MGM Springfield Sees Staffing Levels Tick Upward
The MGM Springfield casino's workforce grew by 8.5% in the first quarter of this year, with pandemic-related capacity restrictions still in place.
MGM employed 973 workers in Springfield in this year's first quarter, which is less than half of its pre-pandemic staffing levels.
The casino laid off 1,000 workers last year who had been furloughed because of a lengthy shutdown and a subsequent state-imposed cap on patrons.
The casino's Daniel Miller told the Massachusetts Gaming Commission during its meeting Thursday that another restriction hampered MGM's ability to bring more workers back.
"We have to remember that this particular quarter still included January, which we were still under curfew for for most of that time period," Miller said.
The casino laid off or cut hours for 273 workers when Governor Charlie Baker imposed a curfew on many businesses late last year.
Miller later hinted to gambling regulators that the workforce could continue to rebound.
"What I'm very much looking forward to is what we'll be able to provide to you for the Q2 report, in bringing members back," he said.
MGM continues to hit its diversity hiring goals, but remains under its target for employing women.

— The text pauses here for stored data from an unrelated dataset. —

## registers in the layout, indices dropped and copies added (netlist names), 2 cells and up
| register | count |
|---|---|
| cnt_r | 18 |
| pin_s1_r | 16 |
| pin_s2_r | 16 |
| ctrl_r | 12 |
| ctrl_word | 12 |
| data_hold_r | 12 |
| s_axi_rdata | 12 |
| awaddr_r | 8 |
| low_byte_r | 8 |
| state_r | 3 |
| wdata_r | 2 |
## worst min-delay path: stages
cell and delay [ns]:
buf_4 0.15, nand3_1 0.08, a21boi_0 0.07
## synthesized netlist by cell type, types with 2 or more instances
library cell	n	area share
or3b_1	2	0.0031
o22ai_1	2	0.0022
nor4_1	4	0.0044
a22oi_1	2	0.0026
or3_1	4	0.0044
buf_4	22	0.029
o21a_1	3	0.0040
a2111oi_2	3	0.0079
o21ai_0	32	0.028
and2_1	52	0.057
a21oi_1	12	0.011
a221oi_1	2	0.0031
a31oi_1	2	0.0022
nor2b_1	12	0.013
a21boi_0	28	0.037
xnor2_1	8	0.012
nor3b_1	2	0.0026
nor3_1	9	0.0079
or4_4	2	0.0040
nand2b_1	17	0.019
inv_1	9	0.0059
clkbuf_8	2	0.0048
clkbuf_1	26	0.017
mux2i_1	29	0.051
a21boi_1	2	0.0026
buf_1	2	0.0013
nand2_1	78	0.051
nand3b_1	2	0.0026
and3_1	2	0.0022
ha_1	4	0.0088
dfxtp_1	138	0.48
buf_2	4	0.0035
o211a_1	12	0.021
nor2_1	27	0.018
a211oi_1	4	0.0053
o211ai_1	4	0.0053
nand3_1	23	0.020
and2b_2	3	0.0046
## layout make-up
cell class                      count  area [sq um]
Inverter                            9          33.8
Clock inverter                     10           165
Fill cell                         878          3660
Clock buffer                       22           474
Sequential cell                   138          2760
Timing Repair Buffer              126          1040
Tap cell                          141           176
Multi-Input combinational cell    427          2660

Allowing poker, reopening also topics
The calls for poker to return to Massachusetts casinos are growing louder now that Baker has outlined a timeline for a complete economic reopening and as the Gaming Commission undertakes its own effort to prepare for fewer COVID-19 restrictions. The state's slots parlor and casinos have been operating since July under Gaming Commission rules that cap occupancy (currently at no more than 40%), require masks, limit which games are offered and more.
Though Baker has announced a plan to lift all remaining business restrictions by Aug. 1, the Gaming Commission will have to act on its own to effectuate changes for its licensees.
While the commission will have to officially alter many of the restrictions that have shaped the gaming landscape for much of the last year, the restaurants inside the gambling centers can ease their restrictions based on the governor's directives and guidance for restaurants, Investigations and Enforcement Bureau Director Loretta Lillios said.
"The three licensees are continuing to abide by and dedicate substantial staff and resources to the health and safety measures put into place by the commission, and this also holds true so those areas of the gaming establishments, in particular the restaurants, that are governed by the specifications put into place by the governor's office," she said.
Gaming Commission Executive Director Karen Wells is planning to convene the commission's restart working group next week, Lillios said, to begin preparing possible recommendations that commissioners could consider and vote on over the coming months.
Though neither Encore Boston Harbor nor MGM Springfield has yet made a formal request to the commission, players have been chomping at the bit for the return of poker in Massachusetts.
"Since the governor's announcement, our questions about when poker is opening up in this state has increased probably by 30%," Bruce Band, assistant director of the IEB, said. "Everybody's asking us when we're opening up."
The Gaming Commission has relaxed its guidelines and allowed additional games to be offered at a few points in the last year. Roulette was reauthorized in October and craps was given the green light to return in early March. Later that month, Band told commissioners that poker players were getting antsy, but that the casinos felt they could not make a profit by offering poker under the commission's restrictions.
Reporting included from Colin A. Young of State House News Service.